Des séances parfois à risques
Mais pour Bruno D’hont, le résultat et la sécurité ne sont pas comparables avec des appareils bon marché. «Beaucoup d’esthéticiennes travaillent avec des appareils chinois à 10.000 euros qui ne font que chauffer les pigments», dénonce le fondateur de Medi-Invest. Résultat? La peau s’épaissit, le tatouage vire au gris ou s’oxyde mais ne s’efface pas. Les pigments ne sont pas éclatés. Pourtant, «une séance de détatouage est censée faire exploser les pigments–que j’assimile à une falaise– en rochers. Les rendez-vous suivants les transforment en pierres, en cailloux, puis en grains de sable», explique Muriel Creusot.

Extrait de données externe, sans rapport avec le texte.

<file path="config.mk">
export PLATFORM = sky130hd
export DESIGN_NAME = sr_cmd_driver
export DESIGN_NICKNAME = d
export VERILOG_FILES = /design/src/rtl/sr_cmd_driver.sv
export SDC_FILE = /design/constraint.sdc
export NUM_CORES = 1
export LEC_CHECK = 0
export CAP_MARGIN = 5
export CORE_MARGIN = 4
export CORE_UTILIZATION = 41
export DETAILED_ROUTE_END_ITERATION = 8
export SKIP_CTS_REPAIR_TIMING = 1
export SYNTH_ARGS = -nofsm -noshare
export SYNTH_HDL_FRONTEND = slang
export SYNTH_SLANG_ARGS = --single-unit
</file>
<file path="constraint.sdc">
create_clock -name clk -period 3.2 [get_ports clk]
set_input_delay 0.8 -clock clk [delete_from_list [all_inputs] [get_ports clk]]
set_output_delay 0.8 -clock clk [all_outputs]
set_load 0.02 [all_outputs]
</file>
## config.mk

```make
export PLATFORM = sky130hd
export DESIGN_NAME = control_sequencer_flat
export DESIGN_NICKNAME = d
export VERILOG_FILES = /design/src/rtl/control_sequencer_pkg.sv /design/src/rtl/control_sequencer_if.sv /design/src/rtl/control_sequencer_retire_counter.sv /design/src/rtl/control_sequencer.sv /design/src/flat_wrapper.sv
export SDC_FILE = /design/constraint.sdc
export NUM_CORES = 1
export LEC_CHECK = 0
export BUFFER_PORTS_ARGS = -buffer_cell sky130_fd_sc_hd__buf_2
export CORE_MARGIN = 2
export CORE_UTILIZATION = 51
export DETAILED_ROUTE_END_ITERATION = 16
export PLACE_DENSITY = 0.79
export SYNTH_ARGS = -nofsm -noshare
export SYNTH_HDL_FRONTEND = slang
export SYNTH_SLANG_ARGS = --single-unit
```

## constraint.sdc

```tcl
create_clock -name clk -period 2.1 [get_ports clk]
set_input_delay 0.105 -clock clk [delete_from_list [all_inputs] [get_ports clk]]
set_output_delay 0.105 -clock clk [all_outputs]
set_load 0.03 [all_outputs]
```

## src/rtl/control_sequencer_pkg.sv

```systemverilog
// Shared state and opcode encodings for the control sequencer and its datapath neighbours.
// ST_PAUSE is only reachable when CTRL_SINGLE_STEP_EN is defined.
package control_sequencer_pkg;

  localparam logic [2:0] ST_IDLE      = 3'd0;
  localparam logic [2:0] ST_FETCH     = 3'd1;
  localparam logic [2:0] ST_DECODE    = 3'd2;
  localparam logic [2:0] ST_EXECUTE   = 3'd3;
  localparam logic [2:0] ST_WRITEBACK = 3'd4;
  localparam logic [2:0] ST_HALT      = 3'd5;
  localparam logic [2:0] ST_PAUSE     = 3'd6;

  localparam logic [2:0] OP_ADD  = 3'b000;
  localparam logic [2:0] OP_SUB  = 3'b001;
  localparam logic [2:0] OP_ADDI = 3'b010;
  localparam logic [2:0] OP_SUBI = 3'b011;
  localparam logic [2:0] OP_BEQ  = 3'b100;
  localparam logic [2:0] OP_HALT = 3'b111;

  function automatic logic is_imm_op(input logic [2:0] op);
    return (op == OP_ADDI) || (op == OP_SUBI);
  endfunction

  function automatic logic is_alu_op(input logic [2:0] op);
    return (op == OP_ADD) || (op == OP_SUB) || (op == OP_ADDI) || (op == OP_SUBI);
  endfunction

endpackage

```

## src/rtl/control_sequencer_if.sv

```systemverilog
// Control/status bundle between the sequencer (master) and the datapath (slave).
// CTRL_SINGLE_STEP_EN adds the step input.
interface control_sequencer_if #(
  parameter int unsigned OPC_W = 3,
  parameter int unsigned CNT_W = 16
);
  logic             start;
  logic             stall;
  logic [OPC_W-1:0] opcode;
  logic             regs_equal;
`ifdef CTRL_SINGLE_STEP_EN
  logic             step;
`endif
  logic             ir_load;
  logic             pc_inc;
  logic             pc_branch;
  logic             reg_we;
  logic             alu_imm_sel;
  logic             busy;
  logic             halted;
  logic [CNT_W-1:0] retired;
  logic [2:0]       state;

  modport master (
`ifdef CTRL_SINGLE_STEP_EN
    input  step,
`endif
    input  start, stall, opcode, regs_equal,
    output ir_load, pc_inc, pc_branch, reg_we, alu_imm_sel,
    output busy, halted, retired, state
  );

  modport slave (
`ifdef CTRL_SINGLE_STEP_EN
    output step,
`endif
    output start, stall, opcode, regs_equal,
    input  ir_load, pc_inc, pc_branch, reg_we, alu_imm_sel,
    input  busy, halted, retired, state
  );
endinterface

```

## src/rtl/control_sequencer_retire_counter.sv

```systemverilog
// Saturating retired-instruction counter with synchronous active-high reset.
module retire_counter #(
  parameter int unsigned CNT_W = 16
) (
  input  logic             clk,
  input  logic             reset,
  input  logic             i_inc,
  output logic [CNT_W-1:0] o_count
);

  logic [CNT_W-1:0] r_count;

  always_ff @(posedge clk) begin
    if (reset)
      r_count <= '0;
    else if (i_inc && (r_count != '1))
      r_count <= r_count + 1'b1;
  end

  assign o_count = r_count;

endmodule

```

## src/rtl/control_sequencer.sv

```systemverilog
// Multi-cycle FETCH/DECODE/EXECUTE/WRITEBACK control FSM for the 16-bit datapath.
// Optional single-step PAUSE state: define CTRL_SINGLE_STEP_EN.
module control_sequencer
  import control_sequencer_pkg::*;
#(
  parameter int unsigned OPC_W = 3,
  parameter int unsigned CNT_W = 16
) (
  input logic                 clk,
  input logic                 reset,
  control_sequencer_if.master bus
);

`ifdef CTRL_SINGLE_STEP_EN
  localparam logic [2:0] ST_RESUME = ST_PAUSE;
`else
  localparam logic [2:0] ST_RESUME = ST_FETCH;
`endif

  logic [2:0]       r_state;
  logic [2:0]       w_next;
  logic [OPC_W-1:0] w_op;
  logic             w_ir, w_inc, w_br, w_we, w_imm, w_ret, w_stallable;
  logic [CNT_W-1:0] w_retired;

  assign w_op        = bus.opcode;
  assign w_stallable = (r_state == ST_FETCH) || (r_state == ST_DECODE) ||
                       (r_state == ST_EXECUTE) || (r_state == ST_WRITEBACK);

  always_comb begin
    w_next = r_state;
    w_ir   = 1'b0;
    w_inc  = 1'b0;
    w_br   = 1'b0;
    w_we   = 1'b0;
    w_imm  = 1'b0;
    w_ret  = 1'b0;
    case (r_state)
      ST_IDLE:   if (bus.start) w_next = ST_FETCH;
      ST_FETCH: begin
        w_ir   = 1'b1;
        w_next = ST_DECODE;
      end
      ST_DECODE: begin
        w_imm  = is_imm_op(w_op);
        w_next = ST_EXECUTE;
      end
      ST_EXECUTE: begin
        w_imm = is_imm_op(w_op);
        w_ret = 1'b1;
        if (w_op == OP_HALT) begin
          w_next = ST_HALT;
        end else if (is_alu_op(w_op)) begin
          w_ret  = 1'b0;
          w_next = ST_WRITEBACK;
        end else if (w_op == OP_BEQ) begin
          w_br   = bus.regs_equal;
          w_inc  = !bus.regs_equal;
          w_next = ST_RESUME;
        end else begin
          w_inc  = 1'b1;
          w_next = ST_RESUME;
        end
      end
      ST_WRITEBACK: begin
        w_we   = 1'b1;
        w_inc  = 1'b1;
        w_imm  = is_imm_op(w_op);
        w_ret  = 1'b1;
        w_next = ST_RESUME;
      end
      ST_HALT: w_next = ST_HALT;
`ifdef CTRL_SINGLE_STEP_EN
      ST_PAUSE: if (bus.step) w_next = ST_FETCH;
`endif
      default: w_next = ST_IDLE;
    endcase

    // Stall freezes state and side-effect strobes but leaves alu_imm_sel alone.
    if (bus.stall && w_stallable) begin
      w_next = r_state;
      w_ir   = 1'b0;
      w_inc  = 1'b0;
      w_br   = 1'b0;
      w_we   = 1'b0;
      w_ret  = 1'b0;
    end
    if (reset) begin
      w_ir  = 1'b0;
      w_inc = 1'b0;
      w_br  = 1'b0;
      w_we  = 1'b0;
      w_ret = 1'b0;
    end
  end

  always_ff @(posedge clk) begin
    if (reset)
      r_state <= ST_IDLE;
    else
      r_state <= w_next;
  end

  retire_counter #(.CNT_W(CNT_W)) u_retire (
    .clk     (clk),
    .reset   (reset),
    .i_inc   (w_ret),
    .o_count (w_retired)
  );

  assign bus.ir_load     = w_ir;
  assign bus.pc_inc      = w_inc;
  assign bus.pc_branch   = w_br;
  assign bus.reg_we      = w_we;
  assign bus.alu_imm_sel = w_imm;
  assign bus.busy        = (r_state != ST_IDLE) && (r_state != ST_HALT);
  assign bus.halted      = (r_state == ST_HALT);
  assign bus.retired     = w_retired;
  assign bus.state       = r_state;

endmodule
```

## src/flat_wrapper.sv

```systemverilog
// flat-port wrapper written by rule: the top's interface ports become plain ports
module control_sequencer_flat import control_sequencer_pkg::*;
#(
  parameter int unsigned OPC_W = 3,
  parameter int unsigned CNT_W = 16
)
  (clk, reset, bus_start, bus_stall, bus_opcode, bus_regs_equal, bus_ir_load, bus_pc_inc, bus_pc_branch, bus_reg_we, bus_alu_imm_sel, bus_busy, bus_halted, bus_retired, bus_state);
  control_sequencer_if #(.OPC_W(OPC_W), .CNT_W(CNT_W)) bus_i ();
  input logic clk;
  input logic reset;
  input wire logic [$bits(bus_i.start)-1:0] bus_start;
  input wire logic [$bits(bus_i.stall)-1:0] bus_stall;
  input wire logic [$bits(bus_i.opcode)-1:0] bus_opcode;
  input wire logic [$bits(bus_i.regs_equal)-1:0] bus_regs_equal;
  output wire logic [$bits(bus_i.ir_load)-1:0] bus_ir_load;
  output wire logic [$bits(bus_i.pc_inc)-1:0] bus_pc_inc;
  output wire logic [$bits(bus_i.pc_branch)-1:0] bus_pc_branch;
  output wire logic [$bits(bus_i.reg_we)-1:0] bus_reg_we;
  output wire logic [$bits(bus_i.alu_imm_sel)-1:0] bus_alu_imm_sel;
  output wire logic [$bits(bus_i.busy)-1:0] bus_busy;
  output wire logic [$bits(bus_i.halted)-1:0] bus_halted;
  output wire logic [$bits(bus_i.retired)-1:0] bus_retired;
  output wire logic [$bits(bus_i.state)-1:0] bus_state;
  assign bus_i.start = bus_start;
  assign bus_i.stall = bus_stall;
  assign bus_i.opcode = bus_opcode;
  assign bus_i.regs_equal = bus_regs_equal;
  assign bus_ir_load = bus_i.ir_load;
  assign bus_pc_inc = bus_i.pc_inc;
  assign bus_pc_branch = bus_i.pc_branch;
  assign bus_reg_we = bus_i.reg_we;
  assign bus_alu_imm_sel = bus_i.alu_imm_sel;
  assign bus_busy = bus_i.busy;
  assign bus_halted = bus_i.halted;
  assign bus_retired = bus_i.retired;
  assign bus_state = bus_i.state;
  control_sequencer #(.OPC_W(OPC_W), .CNT_W(CNT_W)) u_core (.clk(clk), .reset(reset), .bus(bus_i));
endmodule
```

* Yosys cells after proc, flatten, opt, wreduce, memory -nomap -nowiden *
Cells that the tools add are included.

word-level totals
  flip-flop bits (word level) = 19

operators by class
  eq/ne operators = 13
  $add $sub $neg = 1
  muxes and demuxes = 28
  bitwise operators = 1
  reductions and logical operators = 16

operator list
  operator               number
  $mux 1                 22
  $pmux 3 s6             1
  $add 16x1->16 const B  1
  $ne 16x16->1 const B   1
  $eq 3x2->1 const B     4
  $eq 3x3->1 const B     4
  $mux 3                 3
  $logic_or 1x1->1       7
  $eq 3x1->1 const B     2
  $logic_not 3->1        2
  $pmux 1 s2             2
  $logic_and 1x1->1      3
  $ne 3x3->1 const B     1
  $reduce_bool 3->1      1
  $reduce_or 3->1        1
  $ne 2x2->1 const B     1
  $reduce_and 2->1       1
  $logic_not 1->1        1
  $not 1->1              1

* Logic depth before layout (Yosys ltp) *
Gate-level depths: netlist of the first run.

  depth after elaboration = 10
  gate-level depth with buffers = 6

* Cells and area by module *
Synthesis of the first run repeated with hierarchy kept, for this count alone.

second synthesis, totals
  cells, all modules = 139
  area total of the unflattened synthesis = 1203.7 um^2

by module, submodules not included
  module             instances  area each (um^2)  cells each
  retire_counter     1          848.3             99
  control_sequencer  1          355.3             40

* Least setup slack after synthesis of the first run *
OpenSTA, ideal clock, no wires.

  kind = register to register
  from = register u_core.u_retire.r_count[0] (netlist: u_core.u_retire.o_count[0])
  to = register u_core.u_retire.r_count[4] (netlist: u_core.u_retire.o_count[4])
  stages on the path, launching flop included = 6
  setup time = 0.078 ns
  buffers on the path = 0
  path slack = 0.190 ns
  arrival = 1.832 ns
  required time = 2.022 ns
  period minus slack after synthesis = 1.910 ns
  cell sequence = dfxtp_1 -> ha_1 -> nand3_1 -> or4_1 -> and4_1 -> nor3_1

between the ends
  cells in the longest elaborated chain, start to end = 2

ends and longest elaborated chain
  element                                                                RTL line                                source
  start, declared                                                        control_sequencer_retire_counter.sv:11  logic [CNT_W-1:0] r_count;
  start signal, assigned                                                 control_sequencer_retire_counter.sv:17  r_count <= r_count + 1'b1;
  parallel branches: the longest is 2 deep, another holds $add 16x1->16  n/a

Parallel ways; which one is timed is not known.
A chain may end at the register's enable or synchronous reset.

* Final worst setup path of the first run *
  from = register u_core.r_state[0] (netlist: u_core.bus.state[0])
  to = register u_core.u_retire.r_count[11] (netlist: u_core.u_retire.o_count[11])

between the ends
  cells in the longest elaborated chain, start to end = 8

ends and longest elaborated chain
  element                                   RTL line                                source
  start, declared                           control_sequencer.sv:20                 logic [2:0] r_state;
  start signal, assigned                    control_sequencer.sv:101                r_state <= w_next;
  $eq 3x1->1 or $eq 3x2->1 (tied branches)  control_sequencer.sv:27                 assign w_stallable = (r_state == ST_FETCH) || (r_state == ST_DECODE) ||
  $logic_or 1x1->1 (2 in a row)             control_sequencer.sv:27
  $logic_or 1x1->1                          control_sequencer.sv:28                 (r_state == ST_EXECUTE) || (r_state == ST_WRITEBACK);
  $logic_and 1x1->1                         control_sequencer.sv:80                 if (bus.stall && w_stallable) begin
  $mux 1 *                                  control_sequencer.sv:80
  $mux 1 *                                  control_sequencer.sv:88                 if (reset) begin
  $logic_and 1x1->1 *                       control_sequencer_retire_counter.sv:16  else if (i_inc && (r_count != '1))

Mark *: on every way between the ends. The rest lies on a longest branch, timed or not.

==> results of run 1 <==
-- layer usage --
| layer | GRT usage, % | wire length, um | share of wire [%] |
|---|---|---|---|
| met4 | 11.5 | 66 | 2.2 |
| met3 | 3.45 | 163 | 5.5 |
| met2 | 40.5 | 1450 | 49 |
| met1 | 30.3 | 1280 | 43 |
| met5 | 0 | 0 | 0 |
-- per-stage QoR --
step                utilization, %  setup WS (ps)  total power (uW)  hold WS, ps  std cells
detailed placement            62.0            252               477          459        205
global placement              62.0            313               473          471        205
global route                  63.2           6.38               688          159        209
finish                        63.2            240               656          141        209
CTS                           63.2            226               663          130        209
floorplan                        -            190               452          305        146
-- worst max-delay path, cell delays in order, from the launching register on --
cell and delay [ps]:
dfxtp_1 560, and4b_2 360, o2111ai_1 200, or4_1 540
a21oi_1 140
-- cell type report --
class	count	area [um^2]	area share, %
multi-input combinational	118	749	53.6
tap	28	35.0	2.51
clock buffer	4	26.3	1.88
sequential	19	380	27.2
inverter	3	11.3	0.806
timing repair buffer	37	195	14.0
-- flip-flops by register name, summed over array words and instances (netlist names) --
register	count
u_core.bus.state	3
u_core.u_retire.o_count	16
-- report_power, final --
| part | switching, uW | internal [uW] |
|---|---|---|
| Sequential | 10.7 | 365 |
| Combinational | 59.0 | 33.6 |
| Clock | 113 | 74.1 |
| Total | 183 | 473 |
-- cell families (layout without fill, tap and decap cells) --
kind of cell	Yosys count	in the layout	share of synthesized area [%]
adders and majority gates	1	1	1.06
xor gates and xnor gates	2	2	1.48
buffers and inverters	9	44	4.44
AOI/OAI and AO/OA	37	37	19.7
muxes	3	3	2.65
DFF	19	19	32.2
and+or+nand+nor	75	75	38.5
-- cell usage in the layout, fill, tap and decap left out, types with 4 or more instances in the layout --
| cell type | n |
|---|---|
| or3_1 | 4 |
| buf_4 | 4 |
| a21oi_1 | 16 |
| nor2_1 | 8 |
| nand3_1 | 9 |
| nand4_1 | 6 |
| nor3_1 | 6 |
| buf_2 | 33 |
| nand2_1 | 10 |
| or4_1 | 8 |
| o31ai_1 | 6 |
| dfxtp_1 | 19 |
| o21ai_0 | 4 |
-- path summary, 6_finish.rpt --
check                                                    to                        from  cells after the start  slack [ps]
worst min-delay path                    u_core.bus.state[2]               bus_opcode[2]                      4         140
worst max register to register  u_core.u_retire.o_count[11]         u_core.bus.state[0]                      4         240
worst min register to register   u_core.u_retire.o_count[3]  u_core.u_retire.o_count[3]                      1         530
worst max-delay path            u_core.u_retire.o_count[11]         u_core.bus.state[0]                      4         240
==> reports/metrics.yaml, run 1 <==
antennaDiodeCount: 0
fin_area_um2: 1400
drive_gt1_share_pct: 26.0
slew_headroom_pct: 71.7
netlist_area_um2: 1180
rsz0062_at_grt: "false"
nFillCells: 203
layout.nets: 191
tns_ps: 0
wire_per_inst_um: 14.2
clkTransAtPathRegs_ps: 110
worstSetupStartpointType: "flop"
clkSinkCount: 19
cts_hold_buf: 0
vias_per_cell: 6.03
drtIter0Drc: 30
worstSkewPairLatency_ps: 300
yosysWarnings: 0
synth_top_flop_cell: "dfxtp_1"
grt_max_degree: 23
status: "finished clean"
worstMarginPinSlew_ps: 413
vias: 1260
syn_inst: 146
hpwl_mm: 2.24
endpoint_kind: "flop"
place_congestion: 0.807
setup_viol: 0
crit_arrival_ps: 2100
htree_levels: 1
synth_seq_cells: 19
synth_edf_count: 0
drv_slew: 0
period_needed_ps: 1860
clock_skew_ps: 7.86
drc: 0
dieHeight_um: 52.2
hold_viol_final: 0
netlist.area_leader.share_pct: 32.2
grt_usage_pct: 24.2
root_buffer: "clkbuf_4"
grt_pass1_wl_mm: 4.98
wl_mm: 2.96
crit_type: "flop to flop"
post_cts_resized: 0
syn-num-nets: 155
crit_path_max_fanout: 11
ir_drop_mv: 0.410
maxCapViolations: 0
dr.pass1.iters: 4
p_leak_uw: 0.000539
cts_tree: "yes"
ant_nets: 0
overflow: 0
portBuffers: 33
max_freq_mhz: 538
placed_area_um2: 1370
row_count: 17
io-pin-count: 34
avgSynthCellArea_um2: 8.10
die_area_um2: 2720
numCtsBuffers: 3
async_flop_share_pct: 0
cellPowerDensity_nw_per_um2: 469
ys_types: 42
yosysMostFrequentCell: "dfxtp_1"
area_delta_synth_final_pct: 18.2
cp.required_ps: 2340
fin_crit_sh_pct: 88.6
cts.repair_timing.setup_buffer_count: 0
yosys.area.top_type: "dfxtp_1"
grt_pass1_vias: 1115
min_path_type: "input port to flop"
yosysSeqAreaShare_pct: 32.2
synth_common_cells: "dfxtp_1 (19), a21oi_1 (16), nand2_1 (10), nand3_1 (9)"
core_um2: 2210
cts_buffer_depth: 2
die_w_um: 52.2
synth_area_leaders: "dfxtp_1 (32%), a21oi_1 (6.8%), or4_1 (5.1%), nand3_1 (3.8%), o31ai_1 (3.8%)"
antenna_found_initial: 0
start_util_pct: 53.5
(Power assumes the default switching activity.)
==> run 2: changes to the inputs <==
--- a/config.mk
+++ b/config.mk
@@ -7,9 +7,10 @@
 export LEC_CHECK = 0
 export BUFFER_PORTS_ARGS = -buffer_cell sky130_fd_sc_hd__buf_2
 export CORE_MARGIN = 2
-export CORE_UTILIZATION = 51
+export CORE_UTILIZATION = 30
 export DETAILED_ROUTE_END_ITERATION = 16
-export PLACE_DENSITY = 0.79
+export PLACE_DENSITY_LB_ADDON = 0.1
+export RECOVER_POWER = 25
 export SYNTH_ARGS = -nofsm -noshare
 export SYNTH_HDL_FRONTEND = slang
 export SYNTH_SLANG_ARGS = --single-unit
==> reports/metrics.yaml, run 2 (same netlist as run 1, synthesis figures left out) <==
wl_mm: 3.32
cp.required_ps: 2280
vias_per_cell: 5.59
crit_path_max_fanout: 6
grt_usage_pct: 15.9
placed_area_um2: 1390
antennaDiodeCount: 0
drc: 0
crit_type: "flop to flop"
path_cells: "ha_1 -> nand3_1 -> or4_1 -> and4_1 -> nor3_1"
post_cts_resized: 0
p_leak_uw: 0.000494
ant_nets: 0
layout.nets: 190
drtIter0Drc: 34
combPwrFrac_pct: 12.8
ir_drop_mv: 0.266
status: "finished clean"
fin_area_um2: 1420
grt_pass1_vias: 1143
worstMarginPinSlew_ps: 485
crit_arrival_ps: 2080
die_area_um2: 4460
antenna_found_initial: 0
max_freq_mhz: 526
internal_power_uw: 533
rsz0062_at_grt: "false"
fin_crit_sh_pct: 90.5
tns_ps: 0
row_count: 22
cellPowerDensity_nw_per_um2: 511
clock_skew_ps: 4.47
route.met3.wl_um: 135
hpwl_mm: 2.46
grt_max_degree: 23
period_needed_ps: 1900
cts_tree: "yes"
clkSinkCount: 19
min_path_type: "input port to flop"
place_congestion: 0.830
p_sw_share_pct: 26.4
power_frac_seq_pct: 51.8
root_buffer: "clkbuf_8"
wire_per_inst_um: 14.5
reg2reg_depth: 5
setup_viol: 0
overflow: 0
start_util_pct: 31.8
area_delta_synth_final_pct: 20.1
crit_path_max_incr_delay_ps: 650
cts_hold_buf: 0
clkTransAtPathRegs_ps: 70
dr.pass1.iters: 4
layout_commonest_cell: "buf_2"
grt_pass1_wl_mm: 5.35
layout_common_cells: "buf_2 (22), dfxtp_1 (19), a21oi_1 (16), clkbuf_1 (12), nand2_1 (10)"
top_layer: "met4"
hold_viol_final: 0
maxCapViolations: 0
drive_gt1_share_pct: 19.4
hold_depth: 4
io-pin-count: 34
cts.repair_timing.setup_buffer_count: 0
largest_reg_flops: 16
numCtsBuffers: 3
portBuffers: 33
nFillCells: 419
drv_slew: 0
slew_headroom_pct: 67.6
switchingPower_uw: 192
worstSetupStartpointType: "flop"
cts_buffer_depth: 2
worstSkewPairLatency_ps: 260
core_um2: 3720
htree_levels: 1
vias: 1274
power.share.clock_pct: 35.4
met2WireLength_mm: 1.55
dieHeight_um: 66.8
die_w_um: 66.8
endpoint_kind: "flop"
m1WireLength_mm: 1.59
worst_path_max_delay_cell: "or4_1"
-- run 2: cell count changes in the layout (fill, tap and decap cells not counted) --
cell,previous run,this run
buf_2,33,22
clkbuf_8,0,3
clkbuf_4,3,0
clkbuf_1,1,12
buf_4,4,3
-- run 2: metal layers --
layer | GRT usage [%] | vias up
met4 | 6.12 | 0
met5 | 0 | -
met2 | 25.1 | 33
met3 | 3.72 | 4
li1 | - | 631
met1 | 21.0 | 606
-- run 2: final timing paths --
check | startpoint | end | slack, ps
max | u_core.u_retire.o_count[0] | u_core.u_retire.o_count[4] | 200
min | bus_opcode[2] | u_core.bus.state[2] | 220
max reg2reg | u_core.u_retire.o_count[0] | u_core.u_retire.o_count[4] | 200
min reg2reg | u_core.u_retire.o_count[0] | u_core.u_retire.o_count[0] | 530
-- run 2: power groups by stage --
stage	Sequential [uW]	Clock, uW	Combinational, uW
after floorplan	388	0	63.9
after global placement	383	0	92.2
after detailed placement	384	0	92.8
after CTS	376	276	93.2
after global routing	378	282	102
final	376	257	92.5
-- run 2: cell type report --
type	instances	area, um^2	area share (%)
multi-input cells	118	749	52.8
flip-flops and latches	19	380	26.8
repair buffers	36	174	12.2
well taps	48	60.1	4.23
clock buffers	4	45.0	3.17
inverters	3	11.3	0.793
-- run 2: critical path, delay by kind of cell (launching register included) --
kind,cells,cell delay (ps)
DFF,1,390
and+or+nand+nor,4,1190
adders and majority gates,1,250
-- run 2: through the flow --
step	util, %	cells	setup WS, ps	hold slack, ps	total power [uW]
finish	38.2	228	199	217	725
floorplan	-	146	190	305	452
CTS	38.6	228	179	204	745
global route	38.2	228	27.5	219	762
global placement	37.4	224	277	491	476
detailed placement	37.4	224	198	485	477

Avec des machines low cost et non conformes, les risques explosent: troubles de la pigmentation, infections, brûlures. «On peut avoir une hyperpigmentation ou une hypopigmentation, des cicatrices hypertrophiques (en relief), voire chéloïdes (qui font suite à une brûlure). Surtout pour des personnes avec la peau foncée», liste Dominique Tennstedt. Des cas loin d’être exceptionnels, selon ce professionnel de la santé.
Pourtant, le détatouage est un acte médical. «Il ne peut donc pas être effectué en institut, mais ce n’est pas toujours respecté. Le Conseil supérieur de la santé fait des contrôles, mais on récupère quand même des personnes avec des effets secondaires», déplore Muriel Creusot. Une procédure rigoureuse et éthique doit être appliquée. «On fait remplir un formulaire de consentement éclairé et un questionnaire pour déceler d’éventuelles contre-indications. Il y a un délai de réflexion de quinze jours et des prescriptions de crèmes anesthésiantes, cicatrisantes et anti-UV», décrit la dermatologue.
«Les gens se sont rendus compte que les tatouages, notamment sur le visage ou les bras, pouvaient être un frein pour exercer dans certains secteurs, comme l’enseignement. Ils ont aussi pris conscience que le corps et ses tatouages vieillissent.»
Malgré tout, une tendance grandissante
En dépit de ces coûts et risques, la mode est bien au détatouage. «Il y a cinq ans environ, avec les réseaux sociaux, le rapport au corps a changé avec des standards de normalité et de beauté différents», contextualise Marie-Noëlle Tenaerts. Pour la sociologue qui a notamment travaillé sur les marquages corporels, «les gens se sont rendus compte que les tatouages, notamment sur le visage ou les bras, pouvaient être un frein pour exercer dans certains secteurs. Ils ont aussi pris conscience que le corps et ses tatouages vieillissent».
Muriel Creusot observe également une demande grandissante pour le détatouage: «Ce sont souvent des patientes qui regrettent d’avoir voulu marquer un moment de leur vie sous le coup d’une impulsion». Outre les tatouages souvenirs, ceux des sourcils, des lèvres et des cernes font partie des cas traités par la professionnelle de santé. Chaque dessin impose sa propre stratégie. «Avec le laser, il faut parfois jongler entre différentes longueurs d’onde pour rester efficace: au fil des séances, le noir peut virer à l’orange, puis au jaune», observe Muriel Creusot. Pour éviter des surprises, Dominique Tennstedt conseille de se méfier des pubs sur le détatouage sur les réseaux sociaux et de faire appel à des dermatologues. Mais mieux vaut prévenir que guérir: réfléchir longuement avant de franchir le pas du tatouage, plutôt que de le regretter plus tard. «Evitez les tatouages « idiots », comme graver un prénom sur votre peau. Préférez un salon pro, et parlez aux tatoués avant de vous lancer», glisse le dermatologue.